Pick an application you know. Walk the request path from client -> CDN -> API -> service -> DB. For every component, answer:

  1. Does it hold per-user state between requests? What kind?
  2. If the current instance disappears, what does the user notice?
  3. What would it take to make this hop truly stateless (or confirm it already is)?

Cache Design Exercise: Product Catalog

You run a product-catalog API. Key facts:

  • 5 million products.
  • 99% of traffic hits the top 50,000 products.
  • Products change rarely (a few hundred updates/day).
  • Price is included in the product payload and updates must be reflected within 60 seconds.
  • P99 without cache: 250ms. SLO target: 50ms.

Design:

  1. What layers of cache do you use? (CDN? Reverse proxy? App-level? DB-level?)
  2. Which update pattern (cache-aside, write-through, write-behind, refresh-ahead) for each layer, and why?
  3. Where and how do you invalidate on a price change?
  4. How do you avoid a thundering herd when a hot product expires?
  5. What do you do on cache-server failure? (Fail open? Fail closed? Fallback?)
  6. What SLI/SLOs would you instrument to validate this design?

Session-Management Redesign

A legacy monolith stores sessions in the web-server's local memory. The team wants to scale horizontally and deploy zero-downtime.

  1. List everything that breaks about the current design.
  2. Propose three alternative designs: (a) pure stateless JWT, (b) external session store, (c) sticky sessions with failover. For each, give one pro, one con, and one non-obvious failure mode.
  3. Pick one and write the migration plan in 5 bullet points.

Horizontal Capacity Plan

A stateless API server serves 200 req/s at 50ms mean latency on a single instance. Each instance has 2 vCPU, 4 GB RAM. You expect peak load of 5,000 req/s with 3x peak-to-mean. You want 30% headroom.

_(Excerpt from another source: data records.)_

File: src/hdl/cpfl_pkg.sv
// ----------------------------------------------------------------------------
// cpfl_pkg
// Shared types, codes and defaults of the chunk pool free list allocator.
// ----------------------------------------------------------------------------
package cpfl_pkg;

  localparam int SLOT_COUNT            = 256;
  localparam int SLOT_W                = 8;
  localparam int LINK_W                = 9;
  localparam int COUNT_W               = 9;
  localparam int BLOCKS_W              = 5;
  localparam int DEF_CHUNKS_PER_BLOCK  = 16;
  localparam int DEF_MAX_BLOCKS        = 16;

  localparam logic [LINK_W-1:0]   EMPTY_MARK        = 9'd256;
  localparam logic [BLOCKS_W-1:0] BLOCK_LIMIT_RESET = 5'd16;

  localparam logic CMD_ALLOC = 1'b0;
  localparam logic CMD_FREE  = 1'b1;

  localparam logic [1:0] STATUS_OK        = 2'd0;
  localparam logic [1:0] STATUS_EXHAUSTED = 2'd1;
  localparam logic [1:0] STATUS_NOT_INUSE = 2'd2;

  typedef struct packed {
    logic                command;
    logic [SLOT_W-1:0]   chunk_index;
  } req_t;

  typedef struct packed {
    logic [1:0]          status;
    logic [SLOT_W-1:0]   granted_index;
    logic [COUNT_W-1:0]  in_use_count;
  } rsp_t;

  typedef struct packed {
    logic capture;
    logic exec;
    logic grow_start;
    logic grow_step;
  } ctrl_cmd_t;

  typedef struct packed {
    logic need_grow;
    logic grow_ok;
    logic grow_last;
  } dp_status_t;

endpackage

File: src/hdl/cpfl_ctrl.sv
// ----------------------------------------------------------------------------
// cpfl_ctrl
// Sequencer: accepts a request, runs block linking when needed, then executes.
// ----------------------------------------------------------------------------
module cpfl_ctrl (
  input  logic                  clk_i,
  input  logic                  rst_ni,
  input  logic                  start,
  output logic                  busy,
  input  cpfl_pkg::dp_status_t  status_i,
  output cpfl_pkg::ctrl_cmd_t   cmd_o
);

  localparam logic [1:0] ST_IDLE  = 2'd0;
  localparam logic [1:0] ST_EXEC  = 2'd1;
  localparam logic [1:0] ST_GROW  = 2'd2;
  localparam logic [1:0] ST_FETCH = 2'd3;

  logic [1:0] state_q, state_d;

  always_comb begin
    state_d = state_q;
    cmd_o   = '0;
    unique case (state_q)
      ST_IDLE: begin
        if (start) begin
          cmd_o.capture = 1'b1;
          state_d       = ST_EXEC;
        end
      end
      ST_EXEC: begin
        if (status_i.need_grow && status_i.grow_ok) begin
          cmd_o.grow_start = 1'b1;
          state_d          = ST_GROW;
        end else begin
          cmd_o.exec = 1'b1;
          state_d    = ST_IDLE;
        end
      end
      ST_GROW: begin
        cmd_o.grow_step = 1'b1;
        if (status_i.grow_last) begin
          state_d = ST_FETCH;
        end
      end
      ST_FETCH: begin
        state_d = ST_EXEC;
      end
      default: begin
        state_d = ST_IDLE;
      end
    endcase
  end

  always_ff @(posedge clk_i or negedge rst_ni) begin
    if (!rst_ni) begin
      state_q <= ST_IDLE;
    end else begin
      state_q <= state_d;
    end
  end

  assign busy = (state_q != ST_IDLE);

endmodule

File: src/hdl/cpfl_datapath.sv
// ----------------------------------------------------------------------------
// cpfl_datapath
// Link memory, list head, in-use marks, counters and the result register.
// ----------------------------------------------------------------------------
module cpfl_datapath #(
  parameter int CHUNKS_PER_BLOCK = cpfl_pkg::DEF_CHUNKS_PER_BLOCK,
  parameter int MAX_BLOCKS       = cpfl_pkg::DEF_MAX_BLOCKS
) (
  input  logic                              clk_i,
  input  logic                              rst_ni,
  input  cpfl_pkg::req_t                    request_i,
  input  logic                              cfg_we_i,
  input  logic [cpfl_pkg::BLOCKS_W-1:0]     cfg_data_i,
  input  cpfl_pkg::ctrl_cmd_t               cmd_i,
  output cpfl_pkg::dp_status_t              status_o,
  output logic                              result_valid_o,
  output cpfl_pkg::rsp_t                    result_o
);

  localparam int SW   = cpfl_pkg::SLOT_W;
  localparam int LW   = cpfl_pkg::LINK_W;
  localparam int CW   = cpfl_pkg::COUNT_W;
  localparam int BW   = cpfl_pkg::BLOCKS_W;
  localparam int BASE_W = BW + LW;

  logic [LW-1:0] mem [cpfl_pkg::SLOT_COUNT];
  logic [LW-1:0] rdata_q;

  logic [BW-1:0]                   block_limit_q;
  logic [LW-1:0]                   head_q;
  logic [BW-1:0]                   blocks_q;
  logic [CW-1:0]                   count_q;
  logic [cpfl_pkg::SLOT_COUNT-1:0] marks_q;
  cpfl_pkg::req_t                  req_q;
  logic [SW-1:0]                   base_q;
  logic [SW-1:0]                   step_q;
  logic                            valid_q;
  cpfl_pkg::rsp_t                  rsp_q;

  logic [LW-1:0]     limit;
  logic [BASE_W-1:0] base_full;
  logic              head_empty;
  logic              is_free;
  logic              mark_hit;
  logic              we;
  logic [SW-1:0]     waddr;
  logic [LW-1:0]     wdata;

  assign head_empty = head_q[LW-1];
  assign is_free    = (req_q.command == cpfl_pkg::CMD_FREE);
  assign mark_hit   = marks_q[req_q.chunk_index];

  assign limit = (LW'(block_limit_q) > LW'(MAX_BLOCKS)) ? LW'(MAX_BLOCKS)
                                                         : LW'(block_limit_q);
  assign base_full = BASE_W'(blocks_q) * BASE_W'(CHUNKS_PER_BLOCK);

  assign status_o.need_grow = !is_free && head_empty;
  assign status_o.grow_ok   = (LW'(blocks_q) < limit) &&
      ((base_full + BASE_W'(CHUNKS_PER_BLOCK)) <= BASE_W'(cpfl_pkg::SLOT_COUNT));
  assign status_o.grow_last = ({1'b0, step_q} == LW'(CHUNKS_PER_BLOCK - 1));

  always_comb begin
    we    = 1'b0;
    waddr = req_q.chunk_index;
    wdata = head_q;
    if (cmd_i.grow_step) begin
      we    = 1'b1;
      waddr = base_q + step_q;
      wdata = status_o.grow_last ? cpfl_pkg::EMPTY_MARK
                                 : (LW'(base_q) + LW'(step_q) + LW'(1));
    end else if (cmd_i.exec && is_free && mark_hit) begin
      we = 1'b1;
    end
  end

  always_ff @(posedge clk_i) begin
    if (we) begin
      mem[waddr] <= wdata;
    end
    rdata_q <= mem[head_q[SW-1:0]];
  end

  always_ff @(posedge clk_i) begin
    if (cmd_i.capture) begin
      req_q <= request_i;
    end
    if (cmd_i.grow_start) begin
      base_q <= base_full[SW-1:0];
    end
    if (cmd_i.grow_start) begin
      step_q <= '0;
    end else if (cmd_i.grow_step) begin
      step_q <= step_q + SW'(1);
    end
    if (cmd_i.exec) begin
      rsp_q.status        <= cpfl_pkg::STATUS_OK;
      rsp_q.granted_index <= '0;
      rsp_q.in_use_count  <= count_q;
      if (is_free) begin
        if (!mark_hit) begin
          rsp_q.status <= cpfl_pkg::STATUS_NOT_INUSE;
        end else begin
          rsp_q.in_use_count <= count_q - CW'(1);
        end
      end else if (head_empty) begin
        rsp_q.status <= cpfl_pkg::STATUS_EXHAUSTED;
      end else begin
        rsp_q.granted_index <= head_q[SW-1:0];
        rsp_q.in_use_count  <= count_q + CW'(1);
      end
    end
  end

  always_ff @(posedge clk_i or negedge rst_ni) begin
    if (!rst_ni) begin
      block_limit_q <= cpfl_pkg::BLOCK_LIMIT_RESET;
      head_q        <= cpfl_pkg::EMPTY_MARK;
      blocks_q      <= '0;
      count_q       <= '0;
      marks_q       <= '0;
      valid_q       <= 1'b0;
    end else begin
      valid_q <= cmd_i.exec;
      if (cfg_we_i) begin
        block_limit_q <= cfg_data_i;
      end
      if (cmd_i.grow_step && status_o.grow_last) begin
        head_q   <= LW'(base_q);
        blocks_q <= blocks_q + BW'(1);
      end else if (cmd_i.exec) begin
        if (is_free) begin
          if (mark_hit) begin
            head_q                       <= LW'(req_q.chunk_index);
            marks_q[req_q.chunk_index]   <= 1'b0;
            count_q                      <= count_q - CW'(1);
          end
        end else if (!head_empty) begin
          head_q                 <= rdata_q;
          marks_q[head_q[SW-1:0]] <= 1'b1;
          count_q                <= count_q + CW'(1);
        end
      end
    end
  end

  assign result_valid_o = valid_q;
  assign result_o       = rsp_q;

endmodule

File: src/hdl/chunk_pool_free_list_allocator.sv
// ----------------------------------------------------------------------------
// chunk_pool_free_list_allocator
// Fixed-size chunk allocator over a LIFO free list of next links.
//
//   channel   handshake                  payload
//   request   start / busy               request_i   (command, chunk_index)
//   result    result_valid_o strobe      result_o    (status, granted_index,
//                                                     in_use_count)
//   config    cfg_valid_i / cfg_ready_o  cfg_data_i  (block_limit)
//
// For an allocate or free, busy is high for 1 cycle after the
// request is accepted; the result strobe follows in the cycle after, while
// the next request may already be accepted.
// An allocate on an empty list first links a new block if the block limit and
// pool size allow, one link memory write per chunk, then refetches the head.
// Reset is immediate: links need no clearing and in-use marks are flops.
// The result strobe lasts one cycle; the receiver cannot stall it.
// ----------------------------------------------------------------------------
module chunk_pool_free_list_allocator #(
  parameter int CHUNKS_PER_BLOCK = cpfl_pkg::DEF_CHUNKS_PER_BLOCK,
  parameter int MAX_BLOCKS       = cpfl_pkg::DEF_MAX_BLOCKS
) (
  input  logic                           clk_i,
  input  logic                           rst_ni,
  input  logic                           start,
  output logic                           busy,
  input  cpfl_pkg::req_t                 request_i,
  output logic                           result_valid_o,
  output cpfl_pkg::rsp_t                 result_o,
  input  logic                           cfg_valid_i,
  output logic                           cfg_ready_o,
  input  logic [cpfl_pkg::BLOCKS_W-1:0]  cfg_data_i
);

  cpfl_pkg::ctrl_cmd_t  cmd;
  cpfl_pkg::dp_status_t dp_status;

  assign cfg_ready_o = 1'b1;

  cpfl_ctrl u_ctrl (
    .clk_i    (clk_i),
    .rst_ni   (rst_ni),
    .start    (start),
    .busy     (busy),
    .status_i (dp_status),
    .cmd_o    (cmd)
  );

  cpfl_datapath #(
    .CHUNKS_PER_BLOCK (CHUNKS_PER_BLOCK),
    .MAX_BLOCKS       (MAX_BLOCKS)
  ) u_datapath (
    .clk_i          (clk_i),
    .rst_ni         (rst_ni),
    .request_i      (request_i),
    .cfg_we_i       (cfg_valid_i && cfg_ready_o),
    .cfg_data_i     (cfg_data_i),
    .cmd_i          (cmd),
    .status_o       (dp_status),
    .result_valid_o (result_valid_o),
    .result_o       (result_o)
  );

endmodule
File: config.mk
export PLATFORM = sky130hd
export DESIGN_NAME = chunk_pool_free_list_allocator
export DESIGN_NICKNAME = d
export VERILOG_FILES = /design/src/hdl/cpfl_pkg.sv /design/src/hdl/cpfl_ctrl.sv /design/src/hdl/cpfl_datapath.sv /design/src/hdl/chunk_pool_free_list_allocator.sv
export SDC_FILE = /design/constraint.sdc
export NUM_CORES = 2
export LEC_CHECK = 0
export BUFFER_PORTS_ARGS = -buffer_cell sky130_fd_sc_hd__buf_2
export CORE_UTILIZATION = 30
export DETAILED_ROUTE_END_ITERATION = 6
export GPL_ROUTABILITY_DRIVEN = 0
export GPL_TIMING_DRIVEN = 0
export SYNTH_ARGS = -nofsm -noshare
export SYNTH_HDL_FRONTEND = slang
export SYNTH_SLANG_ARGS = --single-unit
File: constraint.sdc
create_clock -name clk_i -period 10.3 [get_ports clk_i]
set_input_delay 0.515 -clock clk_i [delete_from_list [all_inputs] [get_ports clk_i]]
set_output_delay 0.515 -clock clk_i [all_outputs]
set_load 0.005 [all_outputs]
-- After elaboration in Yosys (flattened, before gate mapping)
Memory sizes are Yosys's and may differ from the RTL's. A register that Yosys moved wholly into a read port is not among the register bits.
Index checks and enable logic that the tools add are counted.
- flip-flop bits (word level): 327
- RAM bits: 2304
- bits of input ports: 18
- output and inout port bits: 22
- logic and storage cells: 103
- memories kept: 1
- memories (memory ; depth ; width ; rd ports ; clocked after memory_dff ; write ports ; line ; source):
    u_datapath.mem ; 256 ; 9 ; 1 ; 1 ; 1 ; cpfl_datapath.sv:26 ; logic [LW-1:0] mem [cpfl_pkg::SLOT_COUNT];
- $add $sub $neg: 8
- order comparisons: 7
- equal/unequal tests: 10
- muxes and demuxes: 40
- bitwise gates (word level): 4
- reductions and logical operators: 18
- operators with widths (cell ; count):
    $mux W256 ; 3
    $and A256 B256 Y256 ; 1
    $not A256 Y256 ; 1
    $or A256 B256 Y256 ; 1
    $mux W9 ; 12
    $add A9 B1 Y9 const B ; 2
    $lt A8 B9 Y1 const B ; 2
    $demux W1 S8 ; 2
    $ge A8 B1 Y1 const B ; 2
    $le A14 B9 Y1 const B ; 1
    $mux W1 ; 13
    $mux W2 ; 6
    $add A9 B5 Y10 const B ; 1
    $add A8 B8 Y9 ; 1
    $lt A5 B9 Y1 ; 1
    $sub A9 B1 Y9 const B ; 1
    $add A8 B1 Y8 const B ; 1
    $add A8 B8 Y8 ; 1
    $bmux W1 S8 ; 1
    $eq A8 B4 Y1 const B ; 1
    $logic_and A1 B1 Y1 ; 8
    $mux W8 ; 1
    $pmux W2 S4 ; 1
    $ne A2 B2 Y1 const B ; 3
    other kinds (15) ; 20

-- Logic depth before layout (Yosys ltp)
- word-level depth: 13
- mapped depth: 15
- depth with buffers taken out: 11

-- Modules after synthesis
Synthesis repeated with hierarchy kept, for this count alone.
- cells, all modules: 5474
- area total of the unflattened synthesis: 106254.4 um2
- by module, submodules not included (module ; times used ; cells each ; area an instance (um2) ; sequential area each (um2)):
    cpfl_datapath ; 1 ; 5454 ; 106071.7 ; 77621.9
    cpfl_ctrl ; 1 ; 18 ; 171.4 ; 50.0
    chunk_pool_free_list_allocator ; 1 ; 2 ; 11.3 ; 0.0

-- Worst setup path before layout
OpenSTA, ideal clock, no wires.
- kind: reg-to-reg
- start point: register u_datapath.step_q[1]
- end point: memory u_datapath.mem[0][8] (netlist bit), data pin
- library setup time: 1731 ps
- data arrival time: 8846 ps
- data required time: 8569 ps
- path slack: -277 ps
- stages on the path, launching flop included: 7
- buffers on the path: 0
- cell sequence: dfxtp_1 -> ha_1 -> and3_1 -> a31oi_1 -> nor2b_1 -> o21ai_0 -> a31oi_1
- word-level cells in the longest chain between the ends: 4
- RTL lines (item ; line ; source):
    start: declaration ; cpfl_datapath.sv:36 ; logic [SW-1:0] step_q;
    start signal: assignment ; cpfl_datapath.sv:93 ; step_q <= step_q + SW'(1);
    $add A8 B8 Y9 ; cpfl_datapath.sv:70 ; : (LW'(base_q) + LW'(step_q) + LW'(1));
    $add A9 B1 Y9 ; cpfl_datapath.sv:70 ;
    $mux W9 (*) ; cpfl_datapath.sv:69 ; wdata = status_o.grow_last ? cpfl_pkg::EMPTY_MARK
    $mux W9 (*) ; cpfl_datapath.sv:66 ; if (cmd_i.grow_step) begin
    via u_datapath.wdata[8] ; cpfl_datapath.sv:47 ; logic [LW-1:0] wdata;
    end: declaration ; cpfl_datapath.sv:26 ;
Mark *: on every way through the listed nets, which the timed path passes. The rest lies on a longest branch.

==> reports/metrics.cfg <==
[run_status]
outcome=finished with violations
violations=DRC, capacitance limit, slew limit

[worst_setup_path]
cp.arrival_ns=7.98
endpoint_kind=flip-flop
required_ns=10.81
critPathLaunchType=flip-flop
worstPathMaxFanout=11
crit_type=reg -> reg

[floorplanning]
dieArea_sq_um=353900
pin_count=40
core_sq_um=349700
dieWidth_um=594.9
num_rows=217
start_util_pct=30.16
die_y_um=594.9

[clock_tree]
tritoncts=yes
clk_pin_slew_ns=0.06
cts_hold_buf=17
clockBufferDepth=4
clk_latency_ns=0.89
cts_resized=0
post_cts_buffers=0
cts_made_buffers=278
root_buffer=clkbuf_16
cts_max_level=5
clock-sinks=2640

[finish]
drive_gt1_share_pct=26.56
fin_cells=10530
final_cell_mix=edfxtp_1, mux4_2, nor2_1, a21oi_1, clkbuf_16
nNetsFinal=5762
area_delta_synth_final_pct=16.25
final_common_cell=edfxtp_1
final.fill_count=32220

[yosys]
synth_cell_types=86
yosys.area_share.xor_xnor_pct=0.2492
synth-main-ff-cell=edfxtp_1
netlist_area_sq_um=105500
synth_top_family_by_area=multiplexers
synthSimpleGateAreaFrac_pct=3.308
synthArstFlopShare_pct=10.87
synth-adder-area-share_pct=0.2207
synth-compound-area-share_pct=3.683
yosys_warnings=0
avgSynthCellArea_sq_um=19.92
synth-seq-cells=2640
synthCells=5294
syn-num-nets=5330
synthMuxAreaShare_pct=17.30
synth_edf_count=2336
ys_seq_area_share_pct=73.65

[placed_design]
dpl.hpwl_um=254000
place_inst=10030
portBuffers=38

[sta]
max_freq_ghz=0.1340
rsz0062_at_grt=no
fin_setup_tns_ns=0
relSlewSlack_pct=-11.00
report.final.slew_viol_count=47
hold_viol=0
setup_viol=0
worst_pin_slew_ns=1.665
min_period_over_period_pct=72.47
fin_crit_ns=7.465
finClkSkew_ns=0.09100

[global_route]
antenna_found_initial=16
grt_pass1_wl_um=506100
grt_use_total_pct=20.91
grt-ovfl-total=0
grt_pass1_vias=58360
grt_max_degree=108

[drt]
wl_met1_um=138600
antenna_left=0
vias_per_cell=5.806
avgRoutedWirePerCell_um=36.09
drc_errors=160
dr_wl_met2_um=164800
routed_wl_um=380000
num_vias=61130
drt-pass1-iter-count=7
wl_met3_um=52320
top_layer_used=met5
drtIter0Drc=10780

[min_path]
min_path_type=in -> reg

[pwr]
power_leakage_nw=39.14
vdd_ir_drop_max_uv=211.1
p_per_area_nw_per_um2=307.4

[job]
max_cap_viol_count=6

==> power breakdown <==
group | leakage [nW] | internal, W | switching (W) | total [W]
sequential | 25.0 | 0.0135 | 0.000106 | 0.0136
combinational | 9.95 | 0.00445 | 0.00978 | 0.0142
clock | 4.18 | 0.00557 | 0.00425 | 0.00981
==> cells in the mapped netlist (all sizes together), types with 21 or more instances <==
master  number  share of area, %
buf        186              0.94
inv         24             0.085
dfrtp      285               6.8
a22oi       47              0.33
edfxtp    2336                67
a21oi      325               1.5
a22o       109              0.91
xnor2       21              0.17
nand3      136              0.65
nand2      153              0.54
nor3        30              0.14
clkbuf     157              0.56
nor2       417               1.5
mux4       791                17
mux2i       36              0.34
==> final cells by class <==
| cell class | count | area (sq um) | share of cell area [%] |
|---|---|---|---|
| Buffer | 343 | 1698 | 1.385 |
| Timing Repair Buffer | 152 | 2395 | 1.953 |
| Antenna cell | 8 | 20.02 | 0.01633 |
| Clock buffer | 357 | 7520 | 6.134 |
| Tap cell | 4599 | 5754 | 4.694 |
| Multi-Input combinational cell | 2286 | 26340 | 21.49 |
| Inverter | 25 | 93.84 | 0.07655 |
| Sequential cell | 2640 | 77670 | 63.36 |
| Clock inverter | 119 | 1096 | 0.8941 |
==> logic make-up after synthesis <==
logic type | Yosys count
xor+xnor | 30
simple gates | 812
flops | 2640
compound gates | 592
fa+ha+maj | 18
buf+inv | 368
mux | 833
other cells | 1
==> critical path, stage by stage (launching register included) <==
cell and delay, ns:
dfrtp_1 0.33, clkbuf_1 0.35, buf_2 0.55, buf_1 1.10, buf_2 0.70, clkbuf_2 0.87
clkbuf_1 0.97, mux4_2 0.47, mux4_2 0.55, a22oi_1 0.69, nand4_1 0.53
==> routing by layer <==
layer / GRT usage (%) / vias to the layer above
li1: - / 22700
met1: 26.87 / 32560
met2: 30.77 / 4869
met3: 7.714 / 993
met4: 11.03 / 8
met5: 0 / -
==> stage by stage <==
stage	power, W	utilization [%]	area, sq um	setup slack [ns]	hold WS (ns)
after floorplan	0.02075	-	105500	0.2335	0.2194
after global placement	0.02692	31.86	111400	-10.67	0.4768
after detailed placement	0.02749	32.54	113800	3.086	0.4774
after CTS	0.03710	35.05	122600	3.058	0.01216
after global routing	0.03794	35.05	122600	2.950	0.04700
final	0.03768	35.06	122600	2.835	0.04285
==> sequential cells by signal, summed over array words and instances (netlist names), 8 cells and up <==
| signal | flops |
|---|---|
| u_datapath.step_q | 8 |
| u_datapath.req_q | 8 |
| u_datapath.marks_q | 256 |
| u_datapath.head_q | 9 |
| u_datapath.rdata_q | 9 |
| u_datapath.result_o | 19 |
| u_datapath.mem | 2304 |
| u_datapath.count_q | 9 |
==> final timing paths <==
kind / cells past startpoint / to / slack, ns / startpoint
max in group asynchronous: 3 / u_datapath.marks_q[95] / 8.96 / rst_ni
worst max-delay path: 10 / u_datapath.rdata_q[7] / 2.84 / u_datapath.head_q[1]
worst min register to register: 1 / u_datapath.marks_q[253] / 0.50 / u_datapath.marks_q[253]
min in group asynchronous: 2 / u_datapath.marks_q[147] / 0.32 / rst_ni
worst min-delay path: 2 / u_datapath.block_limit_q[3] / 0.04 / cfg_valid_i
worst max register to register: 10 / u_datapath.rdata_q[7] / 2.84 / u_datapath.head_q[1]
Power figures use the tool's default switching activity.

  1. How many instances at peak?
  2. How many instances at steady-state mean?
  3. What do you set the HPA min/max to?
  4. Apply Little's Law: what is the average concurrency per instance, and how does it compare to the thread-pool size you should configure?
  5. What signal would tell you the capacity model is wrong?

Evidence Check

This practice page is complete only if you can:

  • Justify, in 60 seconds, why a team should pick stateless-with-external-store over sticky sessions for a new service.
  • Sketch a three-layer cache with update patterns and invalidation paths for a real system.
  • Translate a request rate and latency into an instance count with headroom.
  • Spot a hidden stateful dependency in what looks like a stateless tier.